REQUIRED ACTION
The only thing to report is how many lines of the data contain the word "flip".

PROVIDED INFORMATION
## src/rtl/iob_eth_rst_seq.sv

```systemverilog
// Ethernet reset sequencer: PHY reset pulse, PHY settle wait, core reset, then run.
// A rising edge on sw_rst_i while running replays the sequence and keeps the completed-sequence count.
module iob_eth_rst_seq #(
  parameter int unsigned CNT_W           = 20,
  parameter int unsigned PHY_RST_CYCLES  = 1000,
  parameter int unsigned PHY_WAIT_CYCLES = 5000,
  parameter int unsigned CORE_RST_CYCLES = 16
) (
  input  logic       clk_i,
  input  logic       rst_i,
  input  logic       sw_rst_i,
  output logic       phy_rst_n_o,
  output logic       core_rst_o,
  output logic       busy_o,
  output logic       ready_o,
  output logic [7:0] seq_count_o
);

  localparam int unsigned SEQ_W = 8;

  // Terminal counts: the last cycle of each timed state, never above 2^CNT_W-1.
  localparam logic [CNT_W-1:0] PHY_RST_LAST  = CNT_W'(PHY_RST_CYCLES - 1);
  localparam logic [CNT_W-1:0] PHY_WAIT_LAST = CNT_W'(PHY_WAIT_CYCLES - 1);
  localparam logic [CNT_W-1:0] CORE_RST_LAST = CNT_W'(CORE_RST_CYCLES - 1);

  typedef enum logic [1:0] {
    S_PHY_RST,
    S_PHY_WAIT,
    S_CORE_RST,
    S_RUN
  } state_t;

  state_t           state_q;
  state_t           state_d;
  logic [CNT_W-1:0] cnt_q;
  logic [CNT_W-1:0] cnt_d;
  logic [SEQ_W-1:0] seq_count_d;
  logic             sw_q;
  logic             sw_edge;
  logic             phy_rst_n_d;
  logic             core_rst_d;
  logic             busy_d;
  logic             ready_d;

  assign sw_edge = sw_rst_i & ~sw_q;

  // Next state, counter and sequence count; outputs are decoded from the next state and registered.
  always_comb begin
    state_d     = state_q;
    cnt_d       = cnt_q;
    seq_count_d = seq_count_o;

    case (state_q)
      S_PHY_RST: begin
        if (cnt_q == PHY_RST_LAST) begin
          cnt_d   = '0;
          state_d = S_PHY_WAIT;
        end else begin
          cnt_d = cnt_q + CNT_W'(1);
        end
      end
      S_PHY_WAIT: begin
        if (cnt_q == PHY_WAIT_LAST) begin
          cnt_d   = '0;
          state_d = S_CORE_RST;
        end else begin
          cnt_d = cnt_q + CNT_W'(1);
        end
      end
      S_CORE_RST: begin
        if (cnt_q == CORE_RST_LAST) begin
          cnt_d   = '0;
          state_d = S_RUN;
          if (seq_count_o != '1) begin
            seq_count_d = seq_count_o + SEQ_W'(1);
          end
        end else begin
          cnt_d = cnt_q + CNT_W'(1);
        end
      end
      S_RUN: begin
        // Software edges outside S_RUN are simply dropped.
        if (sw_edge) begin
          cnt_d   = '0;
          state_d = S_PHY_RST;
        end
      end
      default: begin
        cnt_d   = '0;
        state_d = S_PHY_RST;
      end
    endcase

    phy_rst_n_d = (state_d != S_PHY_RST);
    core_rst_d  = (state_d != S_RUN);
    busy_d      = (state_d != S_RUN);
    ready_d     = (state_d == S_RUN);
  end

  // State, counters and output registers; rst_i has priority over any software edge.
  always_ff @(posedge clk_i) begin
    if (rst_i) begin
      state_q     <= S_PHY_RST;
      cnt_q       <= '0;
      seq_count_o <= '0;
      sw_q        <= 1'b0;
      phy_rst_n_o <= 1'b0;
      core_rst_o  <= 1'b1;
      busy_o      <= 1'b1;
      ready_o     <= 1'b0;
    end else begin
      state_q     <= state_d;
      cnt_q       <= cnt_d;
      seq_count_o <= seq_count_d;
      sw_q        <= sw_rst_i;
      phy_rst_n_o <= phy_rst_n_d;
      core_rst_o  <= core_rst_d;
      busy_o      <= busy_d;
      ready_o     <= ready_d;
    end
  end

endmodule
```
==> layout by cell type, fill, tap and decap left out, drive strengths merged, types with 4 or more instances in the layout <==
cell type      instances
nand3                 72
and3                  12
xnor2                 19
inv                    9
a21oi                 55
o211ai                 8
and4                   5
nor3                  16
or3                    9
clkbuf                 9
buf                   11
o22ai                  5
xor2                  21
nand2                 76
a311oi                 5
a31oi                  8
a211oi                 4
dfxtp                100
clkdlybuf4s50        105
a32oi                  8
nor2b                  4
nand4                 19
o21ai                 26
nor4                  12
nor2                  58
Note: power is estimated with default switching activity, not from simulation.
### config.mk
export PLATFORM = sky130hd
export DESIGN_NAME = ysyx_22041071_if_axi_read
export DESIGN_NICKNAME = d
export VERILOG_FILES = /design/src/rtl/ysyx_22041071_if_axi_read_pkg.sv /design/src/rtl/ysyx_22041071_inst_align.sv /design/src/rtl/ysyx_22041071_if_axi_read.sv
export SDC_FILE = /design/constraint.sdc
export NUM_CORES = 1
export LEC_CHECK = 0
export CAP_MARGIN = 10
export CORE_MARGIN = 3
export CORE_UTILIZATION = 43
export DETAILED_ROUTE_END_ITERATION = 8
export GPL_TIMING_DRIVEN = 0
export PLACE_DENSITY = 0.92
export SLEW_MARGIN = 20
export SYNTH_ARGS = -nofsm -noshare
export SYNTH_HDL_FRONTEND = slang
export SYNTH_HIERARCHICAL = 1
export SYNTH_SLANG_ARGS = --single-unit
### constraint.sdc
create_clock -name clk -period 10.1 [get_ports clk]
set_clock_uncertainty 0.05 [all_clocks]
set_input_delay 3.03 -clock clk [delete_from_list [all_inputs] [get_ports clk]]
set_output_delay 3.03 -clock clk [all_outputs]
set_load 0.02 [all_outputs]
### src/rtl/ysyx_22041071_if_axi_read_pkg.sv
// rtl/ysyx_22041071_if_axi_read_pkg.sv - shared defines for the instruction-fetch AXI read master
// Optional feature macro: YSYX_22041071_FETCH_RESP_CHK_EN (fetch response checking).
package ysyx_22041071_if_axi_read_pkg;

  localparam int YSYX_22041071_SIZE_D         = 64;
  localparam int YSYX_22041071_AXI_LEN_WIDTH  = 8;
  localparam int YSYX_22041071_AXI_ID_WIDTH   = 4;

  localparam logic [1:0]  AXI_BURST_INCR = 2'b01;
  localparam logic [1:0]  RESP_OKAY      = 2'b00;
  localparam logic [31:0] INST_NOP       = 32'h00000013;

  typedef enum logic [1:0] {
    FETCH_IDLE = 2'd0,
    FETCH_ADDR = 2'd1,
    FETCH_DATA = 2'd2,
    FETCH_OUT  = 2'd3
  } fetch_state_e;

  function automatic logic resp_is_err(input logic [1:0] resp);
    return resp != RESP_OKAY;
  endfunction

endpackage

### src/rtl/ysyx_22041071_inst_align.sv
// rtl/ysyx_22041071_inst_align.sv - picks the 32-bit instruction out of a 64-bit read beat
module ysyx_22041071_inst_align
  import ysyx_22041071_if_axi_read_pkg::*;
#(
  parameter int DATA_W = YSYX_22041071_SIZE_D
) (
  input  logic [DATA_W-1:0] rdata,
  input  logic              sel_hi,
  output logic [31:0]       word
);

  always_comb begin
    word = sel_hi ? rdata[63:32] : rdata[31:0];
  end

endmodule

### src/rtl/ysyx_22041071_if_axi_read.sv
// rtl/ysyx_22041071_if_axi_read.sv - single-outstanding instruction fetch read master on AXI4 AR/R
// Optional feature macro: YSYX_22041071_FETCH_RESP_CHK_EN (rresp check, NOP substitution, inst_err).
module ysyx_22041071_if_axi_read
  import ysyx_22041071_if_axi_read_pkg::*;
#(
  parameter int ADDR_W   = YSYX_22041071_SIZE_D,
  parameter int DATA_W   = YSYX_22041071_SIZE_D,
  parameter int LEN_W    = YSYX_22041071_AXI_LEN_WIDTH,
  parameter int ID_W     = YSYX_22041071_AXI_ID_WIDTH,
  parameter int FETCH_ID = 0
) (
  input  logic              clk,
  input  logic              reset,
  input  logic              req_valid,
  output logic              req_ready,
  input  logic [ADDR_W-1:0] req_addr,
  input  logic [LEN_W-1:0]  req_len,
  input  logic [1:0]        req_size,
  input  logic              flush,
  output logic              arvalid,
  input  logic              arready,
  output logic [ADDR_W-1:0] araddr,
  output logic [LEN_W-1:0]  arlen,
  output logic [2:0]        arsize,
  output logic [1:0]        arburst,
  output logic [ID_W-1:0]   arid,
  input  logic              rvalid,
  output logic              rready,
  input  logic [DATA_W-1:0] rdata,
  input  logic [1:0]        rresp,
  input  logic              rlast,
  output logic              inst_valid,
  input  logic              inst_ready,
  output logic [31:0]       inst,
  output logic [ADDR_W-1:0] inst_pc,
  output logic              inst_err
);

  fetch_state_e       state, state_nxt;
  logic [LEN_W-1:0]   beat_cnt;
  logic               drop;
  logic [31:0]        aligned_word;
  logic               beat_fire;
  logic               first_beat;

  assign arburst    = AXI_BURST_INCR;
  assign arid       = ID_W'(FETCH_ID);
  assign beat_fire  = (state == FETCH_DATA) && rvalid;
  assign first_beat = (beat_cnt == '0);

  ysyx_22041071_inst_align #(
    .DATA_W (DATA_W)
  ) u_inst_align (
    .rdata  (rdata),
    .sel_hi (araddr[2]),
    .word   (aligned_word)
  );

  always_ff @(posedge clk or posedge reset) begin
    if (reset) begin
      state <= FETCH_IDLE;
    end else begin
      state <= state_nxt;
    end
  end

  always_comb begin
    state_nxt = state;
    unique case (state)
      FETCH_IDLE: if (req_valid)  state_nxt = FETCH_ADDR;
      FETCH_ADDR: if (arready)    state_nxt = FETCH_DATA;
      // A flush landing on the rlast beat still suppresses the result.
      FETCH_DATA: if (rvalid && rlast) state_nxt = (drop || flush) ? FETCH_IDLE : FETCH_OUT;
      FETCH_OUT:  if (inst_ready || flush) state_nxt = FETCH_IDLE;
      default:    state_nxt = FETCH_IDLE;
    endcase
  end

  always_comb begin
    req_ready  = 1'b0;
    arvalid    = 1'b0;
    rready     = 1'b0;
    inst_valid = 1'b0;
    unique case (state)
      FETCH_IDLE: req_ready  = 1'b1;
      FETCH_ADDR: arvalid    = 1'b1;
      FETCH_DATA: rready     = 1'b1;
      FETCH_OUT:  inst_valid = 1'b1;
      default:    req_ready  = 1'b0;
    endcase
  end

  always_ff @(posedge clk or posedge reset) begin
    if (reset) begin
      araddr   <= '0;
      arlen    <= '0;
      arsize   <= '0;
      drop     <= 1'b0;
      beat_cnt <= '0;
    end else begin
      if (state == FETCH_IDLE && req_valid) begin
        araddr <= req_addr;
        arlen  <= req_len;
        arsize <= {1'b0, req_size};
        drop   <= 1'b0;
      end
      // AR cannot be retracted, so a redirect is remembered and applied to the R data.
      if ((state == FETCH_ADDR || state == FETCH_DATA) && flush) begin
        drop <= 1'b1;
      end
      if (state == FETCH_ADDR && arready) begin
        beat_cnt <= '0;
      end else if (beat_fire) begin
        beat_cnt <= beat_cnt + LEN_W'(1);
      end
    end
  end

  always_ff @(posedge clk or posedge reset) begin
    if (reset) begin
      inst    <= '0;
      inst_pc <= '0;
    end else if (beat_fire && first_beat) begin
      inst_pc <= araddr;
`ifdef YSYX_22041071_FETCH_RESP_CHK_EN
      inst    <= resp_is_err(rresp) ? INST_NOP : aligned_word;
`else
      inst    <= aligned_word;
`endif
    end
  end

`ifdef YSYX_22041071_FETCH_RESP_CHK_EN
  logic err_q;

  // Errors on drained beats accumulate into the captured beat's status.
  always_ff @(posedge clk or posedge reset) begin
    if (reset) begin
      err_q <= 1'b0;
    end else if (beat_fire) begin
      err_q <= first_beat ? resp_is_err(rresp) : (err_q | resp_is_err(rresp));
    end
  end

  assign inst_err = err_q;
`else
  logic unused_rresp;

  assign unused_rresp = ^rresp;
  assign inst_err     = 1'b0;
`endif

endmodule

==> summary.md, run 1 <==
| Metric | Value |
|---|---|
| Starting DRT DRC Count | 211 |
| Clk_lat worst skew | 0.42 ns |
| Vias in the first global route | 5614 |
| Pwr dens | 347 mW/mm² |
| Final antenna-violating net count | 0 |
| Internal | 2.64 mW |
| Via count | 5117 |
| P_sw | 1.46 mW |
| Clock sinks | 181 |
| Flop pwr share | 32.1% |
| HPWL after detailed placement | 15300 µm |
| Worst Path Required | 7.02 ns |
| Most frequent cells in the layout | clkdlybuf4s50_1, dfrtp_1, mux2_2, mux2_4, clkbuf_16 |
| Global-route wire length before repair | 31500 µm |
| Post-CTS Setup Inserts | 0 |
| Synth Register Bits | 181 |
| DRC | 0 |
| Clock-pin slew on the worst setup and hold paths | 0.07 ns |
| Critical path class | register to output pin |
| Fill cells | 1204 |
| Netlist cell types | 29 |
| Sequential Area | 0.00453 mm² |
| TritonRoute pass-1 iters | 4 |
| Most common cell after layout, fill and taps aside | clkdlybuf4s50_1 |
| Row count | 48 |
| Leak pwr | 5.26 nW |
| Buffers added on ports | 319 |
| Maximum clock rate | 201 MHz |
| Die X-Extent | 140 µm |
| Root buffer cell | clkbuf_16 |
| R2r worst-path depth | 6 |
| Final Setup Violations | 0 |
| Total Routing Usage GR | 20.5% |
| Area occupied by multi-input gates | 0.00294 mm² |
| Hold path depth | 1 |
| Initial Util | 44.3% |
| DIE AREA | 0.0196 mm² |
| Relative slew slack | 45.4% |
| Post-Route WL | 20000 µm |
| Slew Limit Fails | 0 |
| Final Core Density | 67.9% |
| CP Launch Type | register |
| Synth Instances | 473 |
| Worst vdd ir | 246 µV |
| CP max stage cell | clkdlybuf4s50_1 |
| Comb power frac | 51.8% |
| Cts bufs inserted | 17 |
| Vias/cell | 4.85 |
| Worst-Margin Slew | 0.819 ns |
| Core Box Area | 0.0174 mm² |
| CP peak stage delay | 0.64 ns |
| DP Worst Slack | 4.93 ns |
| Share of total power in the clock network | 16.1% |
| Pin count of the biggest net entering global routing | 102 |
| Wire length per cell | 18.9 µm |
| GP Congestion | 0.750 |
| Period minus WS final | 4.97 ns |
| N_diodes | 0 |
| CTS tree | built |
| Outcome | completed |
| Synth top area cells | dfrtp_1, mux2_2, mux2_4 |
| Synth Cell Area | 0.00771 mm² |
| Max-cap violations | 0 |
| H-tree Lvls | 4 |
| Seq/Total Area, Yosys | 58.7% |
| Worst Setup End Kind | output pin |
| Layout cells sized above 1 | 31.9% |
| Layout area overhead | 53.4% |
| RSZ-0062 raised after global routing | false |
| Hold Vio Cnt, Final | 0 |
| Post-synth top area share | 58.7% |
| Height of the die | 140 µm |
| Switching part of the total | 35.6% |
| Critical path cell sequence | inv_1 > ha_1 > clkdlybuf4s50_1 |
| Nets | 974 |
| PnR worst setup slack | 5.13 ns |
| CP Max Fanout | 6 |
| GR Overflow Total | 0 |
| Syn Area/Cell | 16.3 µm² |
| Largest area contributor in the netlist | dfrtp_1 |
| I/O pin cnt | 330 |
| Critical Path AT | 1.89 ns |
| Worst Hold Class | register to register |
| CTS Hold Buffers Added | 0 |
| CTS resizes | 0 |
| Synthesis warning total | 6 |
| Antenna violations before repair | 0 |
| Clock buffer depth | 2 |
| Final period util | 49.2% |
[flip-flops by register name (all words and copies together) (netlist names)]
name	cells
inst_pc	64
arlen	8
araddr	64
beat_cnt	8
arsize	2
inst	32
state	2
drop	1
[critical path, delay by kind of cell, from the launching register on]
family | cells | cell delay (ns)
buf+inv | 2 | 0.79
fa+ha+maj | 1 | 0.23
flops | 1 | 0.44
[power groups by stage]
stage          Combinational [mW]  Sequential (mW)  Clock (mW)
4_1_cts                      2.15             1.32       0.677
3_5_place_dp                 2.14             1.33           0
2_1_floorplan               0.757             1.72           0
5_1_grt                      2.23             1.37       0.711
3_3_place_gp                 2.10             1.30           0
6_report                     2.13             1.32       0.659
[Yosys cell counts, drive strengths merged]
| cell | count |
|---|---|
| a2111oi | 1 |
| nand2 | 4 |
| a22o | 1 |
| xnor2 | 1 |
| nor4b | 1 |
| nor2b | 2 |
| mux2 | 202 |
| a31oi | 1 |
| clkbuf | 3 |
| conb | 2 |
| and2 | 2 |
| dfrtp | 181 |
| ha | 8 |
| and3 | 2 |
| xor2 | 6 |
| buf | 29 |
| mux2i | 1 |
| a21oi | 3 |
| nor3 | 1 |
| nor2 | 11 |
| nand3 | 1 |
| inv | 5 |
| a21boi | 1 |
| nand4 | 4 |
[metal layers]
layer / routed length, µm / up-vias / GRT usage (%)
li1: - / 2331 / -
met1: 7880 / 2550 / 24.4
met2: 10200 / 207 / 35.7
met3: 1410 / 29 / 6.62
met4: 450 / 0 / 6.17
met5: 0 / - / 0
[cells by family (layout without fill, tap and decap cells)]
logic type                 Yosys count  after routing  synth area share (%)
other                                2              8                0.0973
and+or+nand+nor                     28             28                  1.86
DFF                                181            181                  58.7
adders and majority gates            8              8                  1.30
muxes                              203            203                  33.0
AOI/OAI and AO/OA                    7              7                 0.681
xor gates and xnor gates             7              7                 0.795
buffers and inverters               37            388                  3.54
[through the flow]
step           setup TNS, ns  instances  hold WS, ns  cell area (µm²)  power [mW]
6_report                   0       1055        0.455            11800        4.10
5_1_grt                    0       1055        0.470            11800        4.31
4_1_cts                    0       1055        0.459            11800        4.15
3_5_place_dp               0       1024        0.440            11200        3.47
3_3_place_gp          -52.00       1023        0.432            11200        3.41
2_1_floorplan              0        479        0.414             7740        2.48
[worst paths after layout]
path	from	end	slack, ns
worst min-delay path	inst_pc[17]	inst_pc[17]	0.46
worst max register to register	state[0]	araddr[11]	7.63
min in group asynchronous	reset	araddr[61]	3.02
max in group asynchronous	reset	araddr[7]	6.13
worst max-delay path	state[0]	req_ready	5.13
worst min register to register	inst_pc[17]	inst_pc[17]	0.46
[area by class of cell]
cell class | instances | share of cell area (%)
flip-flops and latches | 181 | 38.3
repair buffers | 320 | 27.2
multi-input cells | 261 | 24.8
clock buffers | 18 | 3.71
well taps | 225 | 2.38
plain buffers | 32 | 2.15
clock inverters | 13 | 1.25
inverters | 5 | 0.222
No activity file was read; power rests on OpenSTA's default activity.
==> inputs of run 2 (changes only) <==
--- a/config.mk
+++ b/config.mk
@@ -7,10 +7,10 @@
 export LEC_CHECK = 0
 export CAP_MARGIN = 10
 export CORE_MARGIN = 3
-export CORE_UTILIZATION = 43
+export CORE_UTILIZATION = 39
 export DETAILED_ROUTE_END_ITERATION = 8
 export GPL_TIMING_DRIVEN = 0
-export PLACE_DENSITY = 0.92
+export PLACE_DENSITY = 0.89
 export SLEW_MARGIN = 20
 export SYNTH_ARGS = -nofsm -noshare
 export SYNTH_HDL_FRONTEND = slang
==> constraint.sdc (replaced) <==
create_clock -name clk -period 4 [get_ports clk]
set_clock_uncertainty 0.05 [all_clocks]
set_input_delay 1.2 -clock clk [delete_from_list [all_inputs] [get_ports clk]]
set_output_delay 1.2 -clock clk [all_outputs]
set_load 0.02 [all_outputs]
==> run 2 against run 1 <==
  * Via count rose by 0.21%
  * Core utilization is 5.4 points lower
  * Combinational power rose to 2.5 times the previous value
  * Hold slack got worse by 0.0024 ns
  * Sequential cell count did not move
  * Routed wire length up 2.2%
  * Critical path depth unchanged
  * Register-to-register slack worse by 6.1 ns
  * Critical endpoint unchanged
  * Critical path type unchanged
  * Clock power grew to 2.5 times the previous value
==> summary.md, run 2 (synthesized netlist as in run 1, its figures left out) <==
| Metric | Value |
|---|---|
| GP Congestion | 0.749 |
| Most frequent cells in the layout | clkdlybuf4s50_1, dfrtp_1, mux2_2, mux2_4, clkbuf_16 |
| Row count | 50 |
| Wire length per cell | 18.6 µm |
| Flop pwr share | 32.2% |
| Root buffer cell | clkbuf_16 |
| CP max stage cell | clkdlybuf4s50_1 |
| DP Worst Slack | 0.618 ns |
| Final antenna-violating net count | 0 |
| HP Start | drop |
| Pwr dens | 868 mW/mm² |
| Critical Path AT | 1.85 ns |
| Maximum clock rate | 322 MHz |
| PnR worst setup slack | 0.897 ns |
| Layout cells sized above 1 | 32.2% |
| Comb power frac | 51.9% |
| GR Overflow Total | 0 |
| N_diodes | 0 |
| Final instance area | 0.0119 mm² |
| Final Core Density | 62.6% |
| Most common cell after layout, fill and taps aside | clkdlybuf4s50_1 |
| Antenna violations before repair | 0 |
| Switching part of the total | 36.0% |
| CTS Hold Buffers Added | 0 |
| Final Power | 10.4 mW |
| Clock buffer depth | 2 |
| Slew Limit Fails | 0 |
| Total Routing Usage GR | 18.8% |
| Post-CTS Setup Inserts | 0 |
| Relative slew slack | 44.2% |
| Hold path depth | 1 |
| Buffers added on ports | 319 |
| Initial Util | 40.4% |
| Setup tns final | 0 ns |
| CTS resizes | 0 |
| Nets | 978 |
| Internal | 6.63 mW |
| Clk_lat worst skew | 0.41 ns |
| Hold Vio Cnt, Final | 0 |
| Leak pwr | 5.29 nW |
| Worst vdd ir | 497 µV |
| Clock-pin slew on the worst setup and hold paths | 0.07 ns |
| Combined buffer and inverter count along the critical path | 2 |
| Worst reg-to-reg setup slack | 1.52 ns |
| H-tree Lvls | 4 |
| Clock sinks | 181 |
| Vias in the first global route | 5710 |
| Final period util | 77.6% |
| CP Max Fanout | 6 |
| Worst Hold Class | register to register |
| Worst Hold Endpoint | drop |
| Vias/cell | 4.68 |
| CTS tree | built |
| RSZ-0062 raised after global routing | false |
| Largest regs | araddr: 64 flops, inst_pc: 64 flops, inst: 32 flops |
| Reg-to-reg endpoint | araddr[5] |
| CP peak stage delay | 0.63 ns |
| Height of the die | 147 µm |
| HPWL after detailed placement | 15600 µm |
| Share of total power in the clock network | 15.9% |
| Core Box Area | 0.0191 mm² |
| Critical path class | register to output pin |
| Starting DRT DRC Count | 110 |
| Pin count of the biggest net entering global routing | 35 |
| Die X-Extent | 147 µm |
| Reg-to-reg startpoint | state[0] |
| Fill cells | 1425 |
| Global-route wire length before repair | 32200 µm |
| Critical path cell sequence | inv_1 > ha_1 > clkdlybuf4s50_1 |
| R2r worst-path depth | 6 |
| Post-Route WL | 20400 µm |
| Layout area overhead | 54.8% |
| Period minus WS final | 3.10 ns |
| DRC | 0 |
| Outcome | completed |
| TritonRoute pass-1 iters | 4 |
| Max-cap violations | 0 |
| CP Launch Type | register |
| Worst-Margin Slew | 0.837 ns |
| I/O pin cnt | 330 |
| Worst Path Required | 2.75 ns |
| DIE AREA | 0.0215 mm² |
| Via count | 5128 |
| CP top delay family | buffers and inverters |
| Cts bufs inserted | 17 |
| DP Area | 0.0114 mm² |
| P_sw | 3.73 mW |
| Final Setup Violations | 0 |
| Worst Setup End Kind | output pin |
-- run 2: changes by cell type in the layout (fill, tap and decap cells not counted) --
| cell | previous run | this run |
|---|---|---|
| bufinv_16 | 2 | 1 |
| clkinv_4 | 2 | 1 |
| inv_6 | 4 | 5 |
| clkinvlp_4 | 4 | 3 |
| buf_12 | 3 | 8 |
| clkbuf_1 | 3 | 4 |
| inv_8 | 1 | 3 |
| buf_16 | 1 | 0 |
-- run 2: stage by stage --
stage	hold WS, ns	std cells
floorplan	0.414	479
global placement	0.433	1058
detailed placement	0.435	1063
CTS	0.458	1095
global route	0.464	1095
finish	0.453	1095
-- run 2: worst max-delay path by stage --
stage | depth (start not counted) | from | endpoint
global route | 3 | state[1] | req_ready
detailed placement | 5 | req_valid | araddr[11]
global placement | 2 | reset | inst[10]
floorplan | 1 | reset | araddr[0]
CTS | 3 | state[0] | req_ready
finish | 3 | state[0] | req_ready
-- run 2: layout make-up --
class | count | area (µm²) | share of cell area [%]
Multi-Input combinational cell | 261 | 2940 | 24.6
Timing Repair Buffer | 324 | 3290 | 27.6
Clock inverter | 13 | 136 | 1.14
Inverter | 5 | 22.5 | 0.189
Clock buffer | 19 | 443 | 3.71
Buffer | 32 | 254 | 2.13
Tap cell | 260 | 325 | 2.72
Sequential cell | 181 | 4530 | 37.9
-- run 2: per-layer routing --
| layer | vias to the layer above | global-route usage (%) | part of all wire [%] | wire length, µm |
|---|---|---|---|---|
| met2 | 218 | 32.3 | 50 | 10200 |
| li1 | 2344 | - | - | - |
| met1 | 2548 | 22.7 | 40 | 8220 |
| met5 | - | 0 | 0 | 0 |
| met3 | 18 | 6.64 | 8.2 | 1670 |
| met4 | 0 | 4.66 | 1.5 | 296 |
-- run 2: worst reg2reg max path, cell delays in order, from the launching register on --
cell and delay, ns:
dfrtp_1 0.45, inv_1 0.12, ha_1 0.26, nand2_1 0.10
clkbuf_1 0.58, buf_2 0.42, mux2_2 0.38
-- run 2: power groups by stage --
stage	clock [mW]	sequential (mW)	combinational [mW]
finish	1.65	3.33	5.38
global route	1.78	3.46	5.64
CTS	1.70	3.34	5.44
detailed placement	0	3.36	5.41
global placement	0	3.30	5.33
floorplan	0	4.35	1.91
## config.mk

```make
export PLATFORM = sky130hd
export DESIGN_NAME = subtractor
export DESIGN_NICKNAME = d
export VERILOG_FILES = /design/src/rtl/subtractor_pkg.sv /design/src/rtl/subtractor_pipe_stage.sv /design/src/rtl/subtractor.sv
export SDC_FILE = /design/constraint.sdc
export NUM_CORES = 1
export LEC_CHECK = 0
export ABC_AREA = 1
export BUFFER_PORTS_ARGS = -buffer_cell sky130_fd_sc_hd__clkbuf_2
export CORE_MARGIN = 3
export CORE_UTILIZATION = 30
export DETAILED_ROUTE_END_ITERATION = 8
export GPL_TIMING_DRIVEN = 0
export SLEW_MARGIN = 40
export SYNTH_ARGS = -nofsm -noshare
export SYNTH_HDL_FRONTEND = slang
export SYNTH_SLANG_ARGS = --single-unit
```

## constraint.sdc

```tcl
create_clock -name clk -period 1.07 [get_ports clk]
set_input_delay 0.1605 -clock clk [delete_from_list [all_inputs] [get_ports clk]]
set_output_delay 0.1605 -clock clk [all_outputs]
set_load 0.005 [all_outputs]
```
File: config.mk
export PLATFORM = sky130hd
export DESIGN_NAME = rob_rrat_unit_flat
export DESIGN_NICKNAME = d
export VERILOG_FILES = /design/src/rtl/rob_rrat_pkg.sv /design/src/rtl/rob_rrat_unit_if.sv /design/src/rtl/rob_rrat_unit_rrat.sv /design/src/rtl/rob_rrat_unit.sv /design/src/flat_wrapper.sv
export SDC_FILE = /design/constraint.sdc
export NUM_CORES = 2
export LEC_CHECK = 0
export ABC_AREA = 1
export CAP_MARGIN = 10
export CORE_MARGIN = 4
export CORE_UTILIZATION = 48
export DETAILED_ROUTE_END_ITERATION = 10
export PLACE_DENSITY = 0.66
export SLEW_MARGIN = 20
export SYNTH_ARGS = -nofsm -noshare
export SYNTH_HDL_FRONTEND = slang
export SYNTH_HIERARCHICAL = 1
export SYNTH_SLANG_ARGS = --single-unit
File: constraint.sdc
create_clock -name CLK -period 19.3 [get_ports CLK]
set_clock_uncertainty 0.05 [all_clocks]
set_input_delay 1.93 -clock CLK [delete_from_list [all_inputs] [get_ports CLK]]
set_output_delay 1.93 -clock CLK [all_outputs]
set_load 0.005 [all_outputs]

EXERCISE OUTPUT
2